▶ _Task objective_: Please print the entries below exactly, from the line with "output logic [ggvc_pkg::ROOT_W-1:0]" through the line with "root_s[j] <= root_in;", including both of those lines and leaving out all others.

----

File: config.mk
export PLATFORM = sky130hd
export DESIGN_NAME = ggvc_sqrt
export DESIGN_NICKNAME = d
export VERILOG_FILES = /design/src/design/ggvc_pkg.sv /design/src/design/ggvc_sqrt.sv
export SDC_FILE = /design/constraint.sdc
export NUM_CORES = 1
export LEC_CHECK = 0
export ABC_CLOCK_PERIOD_IN_PS = 3490
export BUFFER_PORTS_ARGS = -buffer_cell sky130_fd_sc_hd__buf_2
export CAP_MARGIN = 20
export CORE_AREA = 2 2 238 240
export CTS_BUF_LIST = sky130_fd_sc_hd__clkbuf_16
export CTS_CLUSTER_DIAMETER = 30
export DETAILED_ROUTE_END_ITERATION = 6
export DIE_AREA = 0 0 240 242
export GPL_ROUTABILITY_DRIVEN = 0
export PLACE_DENSITY = 0.76
export SLEW_MARGIN = 15
export SYNTH_ARGS = -nofsm -noshare
export SYNTH_HDL_FRONTEND = slang
export SYNTH_SLANG_ARGS = --single-unit
File: constraint.sdc
create_clock -name clk -period 3.49 [get_ports clk]
set_input_delay 0.8725 -clock clk [delete_from_list [all_inputs] [get_ports clk]]
set_output_delay 0.8725 -clock clk [all_outputs]
set_load 0.02 [all_outputs]
File: src/design/ggvc_pkg.sv
// ----------------------------------------------------------------------------
// Go-to-goal controller package
// Shared widths, fixed-point constants and the CORDIC arctangent table.
// ----------------------------------------------------------------------------
package ggvc_pkg;

	localparam int FRAC_BITS    = 12;
	localparam int CORDIC_STEPS = 16;
	localparam int ATAN_LEN     = 24;

	localparam int POS_W   = 16;
	localparam int HD_W    = 15;
	localparam int GAIN_W  = 15;
	localparam int D_W     = 17;
	localparam int RAD_W   = 33;
	localparam int ROOT_W  = 17;
	localparam int SQRT_STEPS = ROOT_W;
	localparam int CX_W    = 32;
	localparam int Z_W     = 34;
	localparam int PRE_SH  = 12;
	localparam int SPEED_W = 13;
	localparam int TURN_W  = 18;
	localparam int BRG_W   = 18;
	localparam int DIFF_W  = 20;

	localparam longint ONE_Q       = 64'sd1 <<< FRAC_BITS;
	localparam longint ARRIVE_Q    = (ONE_Q + 5) / 10;
	localparam longint ARRIVE_SQ   = ARRIVE_Q * ARRIVE_Q;
	localparam longint GATE_Q      = (9 * ONE_Q + 5) / 10;
	localparam longint SPEED_CAP_Q = (3 * ONE_Q) / 2;
	localparam longint PI_Q30      = 64'sd3373259426;
	localparam longint HALF_PI_Q30 = 64'sd1686629713;
	localparam int     ANG_SH      = 30 - FRAC_BITS;
	localparam longint PI_Q        = (PI_Q30 + (64'sd1 <<< (ANG_SH - 1))) >>> ANG_SH;
	localparam longint TURN_MAX    = 131071;
	localparam longint TURN_MIN    = -131072;

	localparam logic signed [Z_W-1:0] ATAN_Q30 [ATAN_LEN] = '{
		34'sd843314857, 34'sd497837829, 34'sd263043837, 34'sd133525159,
		34'sd67021687,  34'sd33543516,  34'sd16775851,  34'sd8388437,
		34'sd4194283,   34'sd2097149,   34'sd1048576,   34'sd524288,
		34'sd262144,    34'sd131072,    34'sd65536,     34'sd32768,
		34'sd16384,     34'sd8192,      34'sd4096,      34'sd2048,
		34'sd1024,      34'sd512,       34'sd256,       34'sd128
	};

	typedef enum logic [1:0] {
		REG_TARGET_X  = 2'd0,
		REG_TARGET_Y  = 2'd1,
		REG_LIN_GAIN  = 2'd2,
		REG_TURN_GAIN = 2'd3
	} reg_idx_t;

endpackage

File: src/design/ggvc_sqrt.sv
// ----------------------------------------------------------------------------
// Pipelined integer square root
// One result bit per stage; stages past the last bit only delay the word.
// ----------------------------------------------------------------------------
module ggvc_sqrt #(
	parameter int LAT = ggvc_pkg::SQRT_STEPS
) (
	input  logic                          clk,
	input  logic                          en,
	input  logic [ggvc_pkg::RAD_W-1:0]    radicand,
	output logic [ggvc_pkg::ROOT_W-1:0]   root
);

	localparam int VW   = 2 * ggvc_pkg::SQRT_STEPS;
	localparam int RW   = ggvc_pkg::ROOT_W + 2;
	localparam int TW   = RW + 2;

	logic [VW-1:0]               v_s    [LAT];
	logic [RW-1:0]               rem_s  [LAT];
	logic [ggvc_pkg::ROOT_W-1:0] root_s [LAT];

	for (genvar j = 0; j < LAT; j++) begin : g_st
		logic [VW-1:0]               v_in;
		logic [RW-1:0]               rem_in;
		logic [ggvc_pkg::ROOT_W-1:0] root_in;

		if (j == 0) begin : g_first
			assign v_in    = VW'(radicand);
			assign rem_in  = '0;
			assign root_in = '0;
		end else begin : g_next
			assign v_in    = v_s[j-1];
			assign rem_in  = rem_s[j-1];
			assign root_in = root_s[j-1];
		end

		if (j < ggvc_pkg::SQRT_STEPS) begin : g_step
			logic [TW-1:0] tmp;
			logic [TW-1:0] trial;

			assign tmp   = {rem_in, v_in[VW-1 -: 2]};
			assign trial = TW'({root_in, 2'b01});

			always_ff @(posedge clk) begin
				if (en) begin
					v_s[j] <= {v_in[VW-3:0], 2'b00};
					if (tmp >= trial) begin
						rem_s[j]  <= RW'(tmp - trial);
						root_s[j] <= {root_in[ggvc_pkg::ROOT_W-2:0], 1'b1};
					end else begin
						rem_s[j]  <= RW'(tmp);
						root_s[j] <= {root_in[ggvc_pkg::ROOT_W-2:0], 1'b0};
					end
				end
			end
		end else begin : g_pad
			always_ff @(posedge clk) begin
				if (en) begin
					v_s[j]    <= v_in;
					rem_s[j]  <= rem_in;
					root_s[j] <= root_in;
				end
			end
		end
	end

	assign root = root_s[LAT-1];

endmodule

**Word-level counts from Yosys, hierarchy flattened**

Memory sizes are Yosys's and may differ from the RTL's.
Cells that the tools add are included.

- Reduce and logical (&&, ||, !) cells: 0
- Multipliers: 0
- Equal/unequal tests: 0
- Shift operators: 0
- Magnitude comparators: 17
- Div/mod/pow operators: 0
- Muxes and demuxes: 138
- Add/subtract/negate cells: 17
- Bitwise logic cells: 34

Operators with widths:

| cell | number |
|---|---|
| 21-bit by 19-bit greater-or-equal comparator with 1-bit output | 16 |
| 19-bit two-way mux | 17 |
| 19-bit subtractor | 16 |
| 17-bit two-way mux | 17 |
| 1-bit two-way mux | 104 |
| 1-bit OR | 34 |
| 1-bit by 1-bit subtractor with 2-bit output (second input constant) | 1 |
| 1-bit greater-or-equal comparator (second input constant) | 1 |

- Flip-flop bits (word level): 0
- Output and inout bits: 17
- ROM bits: 0
- Input port bits: 35
- Memories: 3
- Bits in latches: 0
- Bits in writable memories: 1,156
- Word-level logic and storage cells: 209

Memories:

| memory | depth | width | rd ports | clocked after memory_dff | write ports | line | RTL |
|---|---|---|---|---|---|---|---|
| v_s | 17 | 32 | 16 | 0 | 17 | ggvc_sqrt.sv:18 | `logic [VW-1:0] v_s [LAT];` |
| rem_s | 17 | 19 | 16 | 0 | 17 | ggvc_sqrt.sv:19 | `logic [RW-1:0] rem_s [LAT];` |
| root_s | 17 | 17 | 17 | 0 | 17 | ggvc_sqrt.sv:20 | `logic [ggvc_pkg::ROOT_W-1:0] root_s [LAT];` |

**Longest topological paths before layout**

Gate-level depths: netlist (run 1).
An unclocked memory read counts as a cell.

- Word-level depth: 6
- Depth in mapped cells: 11

**Worst setup path before layout (run 1)**

No wires, ideal clock.

- Path type: input to register
- Start point: input port en
- End point: memory rem_s[12][0] in the netlist's numbering (enable)
- Setup time: 0.400 ns
- Buffers on the path: 4
- Setup slack: 0.525 ns
- Required time: 3.090 ns
- Stages: 4
- Arrival: 2.565 ns
- Path through: clkbuf_1 clkbuf_1 clkbuf_1 clkbuf_1

RTL lines:

| element | line | RTL |
|---|---|---|
| start, declared | ggvc_sqrt.sv:9 | `input logic en,` |
| end, declared | ggvc_sqrt.sv:19 |  |

==> summary by stage, run 1 <==
STA
The time the final worst path needs with I/O delays and setup is between 3 and 4 ns. The clock skew is about 0.019 ns. Dividing the final minimum period by the clock period gives between 80% and 90%. The total negative slack is 0 ns. Setup violations remaining at the end of the flow were counted as 0.

The count of endpoints failing hold in the final timing report is 0. For the pin with the worst max-slew slack, the measured transition is between 1 and 1.5 ns. The worst pin sits at a relative slew slack of ~30%. The final-report max-slew violation count is 0. Timing would allow up to about 0.33 GHz. Setup repair after global routing left no endpoint under its margin.

Worst setup path
The cell count of the worst reg-to-reg path is 9. By instance count, the cell type seen most on the critical path is sky130_fd_sc_hd__o21ai_0. The critical path data required time is ~3.9 ns. The worst setup path is captured at a flip-flop. The maximum fanout along the worst path is 25.

The capturing point of the worst reg2reg path is rem_s[11][7]$_DFFE_PP_. In this run the critical register-to-register path is launched from root_s[10][0]$_DFFE_PP_. The signal on the critical path passes through inv_1, ha_1, or3_1, o221ai_1, o21ai_0, o31ai_1, and3_1, buf_4, o21ai_0. The worst setup path is of the reg -> reg kind. The setup slack of the most critical reg-to-reg path is ~0.43 ns. For this run, the slowest stage of the critical path takes about 0.53 ns.

The data arrival time of the critical path is about 3.5 ns. The sort of element at the start of the critical path is a flip-flop. The slowest stage cell on the critical path is sky130_fd_sc_hd__o31ai_1.

Cells and area
The fraction of final layout cells with drive strength greater than 1 is approximately an eighth. Cells fill a little under 70% of the core in the end. The final standard cell count with taps included and fillers excluded is around 3.5k. The library cell used most frequently in the layout, excluding fill and tap cells, is sky130_fd_sc_hd__edfxtp_1. The filler cell count is about 3.8k. Relative to the synthesized area, the layout overhead comes to 16.3%. In the layout the commonest cells are sky130_fd_sc_hd__edfxtp_1, sky130_fd_sc_hd__inv_1, sky130_fd_sc_hd__nand2_1.

The net count reported at finish is 2891. The final antenna diode count is 0.

Synthesis
The synthesized netlist devotes under 10% of its cell area to XOR and XNOR gates. The complex-gate fraction of the synthesized area is roughly 9%. The instance count of the mapped netlist is between 2k and 3k. By area the synthesized netlist is led by sky130_fd_sc_hd__edfxtp_1, sky130_fd_sc_hd__ha_1, sky130_fd_sc_hd__xnor2_1, sky130_fd_sc_hd__xor2_1, sky130_fd_sc_hd__inv_1. The average instance in the mapped netlist occupies 13.0 µm². The commonest register cell after synthesis is sky130_fd_sc_hd__edfxtp_1.

Measured against the total synthesized area, the mux share comes to less than 1%. The synthesized design devotes to its leading area cell type between 60 and 70% of total area. During synthesis, Yosys emitted a total of 0 warnings. After synthesis, the largest family of logic cells by area is simple AND/OR/NAND/NOR gates. The count of flip-flops with a built-in enable after synthesis is 703.

The simple-gate share of the synthesized area is around a tenth. The adder and majority gate portion of the synthesized area is 6.50%. The sequential area share after synthesis is 64.1%. For this run, asynchronously set or reset flops after synthesis account for 0%.

Synthesis inferred 704 register bits. The area of the mapped netlist is between 30000 and 40000 µm². The count of cell types in the netlist is 81.

The leading area contributor after synthesis is sky130_fd_sc_hd__edfxtp_1. The number of nets produced by synthesis is between 2k and 3k.

Min path
The number of cells on the worst hold path is 1. The path class of the tightest hold or removal check is in -> reg. The terminating pin of the worst hold path is v_s[0][0]$_DFFE_PP_. In this run the most critical hold path is launched from radicand[0].

Global routing
The total grt overflow is 0. The first-pass GRT wire length is 101 mm. The maximum number of pins on one net before global-route repair is roughly 170. The global-route total usage across every layer is roughly 22%. The number of antenna violations at the first check in global routing is 1.

The via count of the first global-routing pass was 20.4k.

Clock tree
The post-cts sizing count is 0. The TritonCTS buffer count is 121. The deepest clock path buffer count is 3. The clock tree root buffer cell is sky130_fd_sc_hd__clkbuf_16.

TritonCTS built the clock tree. The clock network latency to the later pin of the worst-skew pair is 0.66 ns. The buffers inserted during post-CTS setup optimization is 0. After clock tree synthesis, the clock-pin slew on the worst setup and hold paths is 0.05 ns. The sink count of the clock tree is just over 700. The number of H-tree levels is 3. Hold repair after CTS inserted 0 buffers.

Drt
Once detail routing completed, the nets flagged for antenna violations numbered 0. Wires add up to about 63 mm. The initial DRC count is ~2k. The first-pass iteration count of the detailed router is 5.

Dividing the detail-routed wire length by the instance count gives roughly 18 µm. The overall via count from detail_route is slightly above 20k. For this run, design rule violations remaining after detail routing come to 0. After detailed routing, the number of vias per cell comes to approximately 5.8.

Power and ir drop
In this run the power spent charging and discharging nets is around 6.5 mW. The power density relative to cell area is roughly 670 nW/µm². The peak ir drop on the vdd network is ~0.48 mV.

The share of total power consumed by net switching is ~25%. The fraction of power consumed by combinational cells is between 10% and 20%. Summed over all cells, the static leakage comes to around 15 nW. The part of the power in registers is roughly 43%. The internal portion of the total power is between 15 and 20 mW. Overall power consumption after layout is estimated at ~26 mW.

Of the total power, the clock network draws approximately 45%.

Floorplanning
The effective utilization at floorplan is about three fifths. In this run the horizontal extent of the chip is roughly 240 µm. The number of top-level pins is 52.

The region available for standard cell placement spans 55700 µm². The die covers 58100 µm². The number of standard-cell rows in the floorplan is 87. The chip height is 242 µm.

Place
The placed wire-length estimate after detailed placement is ~42 mm. In this run the tool buffered the top-level ports with a little over 50 buffer cells. The total instance count after detailed placement is 3317.

Run status
The flow ran to the end, and the final reports show no timing, DRC or antenna violations.

Job
Max-cap violations in this run came to 0.
## through the flow
step	hold WS [ns]	worst slack, ns	instance area, µm²
final	0.382	0.426	38300
after global routing	0.363	0.228	38300
after CTS	0.352	0.449	38300
after detailed placement	0.405	0.320	34200
after global placement	0.400	0.368	34200
after floorplan	0.400	0.525	32900
## critical path, delay by kind of cell (launching register included)
| kind | cells | cell delay, ns |
|---|---|---|
| and+or+nand+nor | 2 | 0.65 |
| buffers and inverters | 2 | 0.34 |
| DFF | 1 | 0.41 |
| AOI/OAI and AO/OA | 4 | 1.17 |
| adders and majority gates | 1 | 0.23 |
## power groups by stage
| stage | Clock, mW | Combinational (mW) | Sequential [mW] |
|---|---|---|---|
| after global placement | 0 | 2.97 | 11.2 |
| final | 11.6 | 3.18 | 11.0 |
| after CTS | 11.8 | 3.15 | 11.0 |
| after detailed placement | 0 | 3.12 | 11.2 |
| after global routing | 12.2 | 3.54 | 11.1 |
| after floorplan | 0 | 2.39 | 11.0 |
## worst max-delay path by stage
| stage | endpoint | start |
|---|---|---|
| after floorplan | rem_s[12][0]$_DFFE_PP_ | en |
| after global placement | rem_s[9][12]$_DFFE_PP_ | en |
| after detailed placement | rem_s[9][12]$_DFFE_PP_ | en |
| after CTS | rem_s[14][12]$_DFFE_PP_ | rem_s[13][0]$_DFFE_PP_ |
| after global routing | rem_s[11][1]$_DFFE_PP_ | root_s[10][0]$_DFFE_PP_ |
| final | rem_s[11][7]$_DFFE_PP_ | root_s[10][0]$_DFFE_PP_ |
## cell usage after synthesis, drive strengths merged, types with 44 or more instances
cell / instances
a21o: 44
a21oi: 127
o21ai: 131
xnor2: 112
nand3: 49
edfxtp: 703
ha: 171
inv: 206
nor2: 150
nand2: 177
nor3: 71
xor2: 102
clkbuf: 46
## registers in the layout, indices dropped and copies added (netlist names)
register and cells:
v_s 272, root_s 153, rem_s 279
## cell families after synthesis
logic type / count (synthesis)
mux: 30
buf+inv: 265
fa+ha+maj: 171
xor+xnor: 214
flops: 704
compound gates: 463
simple gates: 692
## layer usage
metal / track usage, % / share of wire, % / up-vias
met4: 10.3 / 3.7 / 0
met5: 0 / 0 / -
met3: 3.69 / 4.8 / 174
li1: - / - / 9733
met1: 26.8 / 41 / 9832
met2: 37.5 / 51 / 668
## final cells by class
| cell class | count | area [µm²] | area share (%) |
|---|---|---|---|
| clock buffer | 125 | 3130 | 8.16 |
| clock inverter | 103 | 992 | 2.59 |
| inverter | 206 | 773 | 2.02 |
| multi-input combinational | 1570 | 10800 | 28.2 |
| sequential | 704 | 21100 | 55.2 |
| tap | 756 | 946 | 2.47 |
| timing repair buffer | 82 | 548 | 1.43 |
(Power assumes the default switching activity.)
==> inputs of run 2 (changes only) <==
Settings changed: CELL_PAD_IN_SITES_DETAIL_PLACEMENT set to 0, CELL_PAD_IN_SITES_GLOBAL_PLACEMENT set to 1, CORE_AREA 2 2 238 240 to 2 2 253 255, DIE_AREA 0 0 240 242 to 0 0 255 257, PLACE_DENSITY 0.76 to not set, PLACE_DENSITY_LB_ADDON set to 0.1.
==> summary by stage, run 2 (synthesis results as in run 1) <==
Worst setup path
The critical path is of the reg -> reg type. For the worst setup path, the data arrival time is roughly 3.6 ns. The kind of capture point of the worst setup path is a flip-flop. Data on the critical path is required at its endpoint by 3.98 ns.

The sort of element at the start of the critical path is a flip-flop. In this run the worst path has a maximum fanout of 25.

Cells and area
The most common cell after layout, fill and taps aside is sky130_fd_sc_hd__edfxtp_1. The final design area excluding fillers is just under 40000 µm². The largest registers in the layout are rem_s: 279 flops, v_s: 272 flops, root_s: 153 flops.

Compared with the post-synthesis result, the final layout area differs by 19.1%. The number of flip-flops under the largest register name is between 200 and 300. Counting flops per register, the top entry is rem_s. The fraction of final layout cells with drive strength greater than 1 is between 10 and 15%.

The number of antenna diodes in the final layout is 0. The library cells used most frequently in the layout, excluding fill and tap cells, are sky130_fd_sc_hd__edfxtp_1, sky130_fd_sc_hd__inv_1, sky130_fd_sc_hd__nand2_1. The net count reported at finish is around 2.9k.

Drt
The first-pass iteration count of the detailed router is 6. The post-route DRC violation count is 0. The overall via count from detail_route is about 20k.

The first routing iteration left roughly 1.4k violations. The aggregate routed wire length is approximately 62 mm. After detailed routing, the average wire length per cell comes to approximately 17 µm.

Dividing the detail-routed via count by the number of cells gives between 5 and 6. In this run the remaining antenna-violating nets after routing total 0.

Floorplanning
In this run the standard cell core region covers around 63000 µm². The floorplan step set the die height to 257 µm. The effective utilization at floorplan is about 53%. The number of top-level pins is between 50 and 60. In this run the core area contains between 90 and 100 standard-cell rows. The die covers 65500 µm². The floorplan die width is around 260 µm.

Power and ir drop
For this design the ratio of total power to cell area is 703 nW/µm². For this design the static power due to leakage is 15.4 nW. The peak ir drop on the vdd network is about 0.46 mV.

Clock tree
The clock tree root buffer cell is sky130_fd_sc_hd__clkbuf_16. The deepest clock path buffer count is 3. Counting every sink on the clock net gives between 700 and 800.

The clock transition at the registers of the reported paths is approximately 0.05 ns. The buffers inserted during post-CTS setup optimization is 0. TritonCTS built the clock tree. The clock tree synthesis step divided the H-tree into 4 levels. The clock reaches the later pin of the worst-skew pair after between 0.7 and 0.8 ns. After clock tree synthesis, the repair step resized 0 gates.

The count of hold buffers inserted by post-cts repair is 0. The number of clock buffers added by TritonCTS is ~140.

STA
Based on the critical path, the design can be clocked at up to about 0.32 GHz. For the pin with the worst max-slew slack, the measured transition is approximately 1 ns. The total setup violations reported at the end of the flow is 0. Setup repair after global routing left no endpoint under its margin. The time the final worst path needs with I/O delays and setup is 3.11 ns. The total negative slack is 0 ns.

Clock skew on the completed layout was measured at between 0.02 and 0.025 ns. Of the available clock period, the critical path in the final layout requires 89.1%. The worst pin sits at a relative slew slack of 34.3%. The count of endpoints failing hold in the final timing report is 0.

The final-report max-slew violation count is 0. Hold timing on the final database bottoms out at a slack of 0.335 ns.

Global routing
Entering global routing, the biggest net connects 170 pins. The total grt overflow is 0. The global-route total usage across every layer is 19.4%. The via count of the first global-routing pass was a little under 20k. The first global-routing pass estimated between 100 and 150 mm of wire. The number of antenna violations at the first check in global routing is 0.

Place
In this run the cell area measured after placement is between 30000 and 40000 µm². The wire-length estimate of the detail-placed layout is between 40 and 50 mm. During placement, the flow inserted port buffers numbering between 50 and 60.

Min path
The path class of the tightest hold or removal check is in -> reg.

Job
Max-cap violations in this run came to 0.

Run status
The run finished with clean final reports.
==> run 2: changes by cell type in the layout (fill, tap and decap cells not counted), sizes merged <==
| cell | delta |
|---|---|
| buf | +1 |
| clkinvlp | -7 |
| inv | +6 |
| clkinv | +10 |
| bufinv | +3 |
| clkbuf | +20 |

----

▶ _Response to this task_:
	output logic [ggvc_pkg::ROOT_W-1:0]   root
);

	localparam int VW   = 2 * ggvc_pkg::SQRT_STEPS;
	localparam int RW   = ggvc_pkg::ROOT_W + 2;
	localparam int TW   = RW + 2;

	logic [VW-1:0]               v_s    [LAT];
	logic [RW-1:0]               rem_s  [LAT];
	logic [ggvc_pkg::ROOT_W-1:0] root_s [LAT];

	for (genvar j = 0; j < LAT; j++) begin : g_st
		logic [VW-1:0]               v_in;
		logic [RW-1:0]               rem_in;
		logic [ggvc_pkg::ROOT_W-1:0] root_in;

		if (j == 0) begin : g_first
			assign v_in    = VW'(radicand);
			assign rem_in  = '0;
			assign root_in = '0;
		end else begin : g_next
			assign v_in    = v_s[j-1];
			assign rem_in  = rem_s[j-1];
			assign root_in = root_s[j-1];
		end

		if (j < ggvc_pkg::SQRT_STEPS) begin : g_step
			logic [TW-1:0] tmp;
			logic [TW-1:0] trial;

			assign tmp   = {rem_in, v_in[VW-1 -: 2]};
			assign trial = TW'({root_in, 2'b01});

			always_ff @(posedge clk) begin
				if (en) begin
					v_s[j] <= {v_in[VW-3:0], 2'b00};
					if (tmp >= trial) begin
						rem_s[j]  <= RW'(tmp - trial);
						root_s[j] <= {root_in[ggvc_pkg::ROOT_W-2:0], 1'b1};
					end else begin
						rem_s[j]  <= RW'(tmp);
						root_s[j] <= {root_in[ggvc_pkg::ROOT_W-2:0], 1'b0};
					end
				end
			end
		end else begin : g_pad
			always_ff @(posedge clk) begin
				if (en) begin
					v_s[j]    <= v_in;
					rem_s[j]  <= rem_in;
					root_s[j] <= root_in;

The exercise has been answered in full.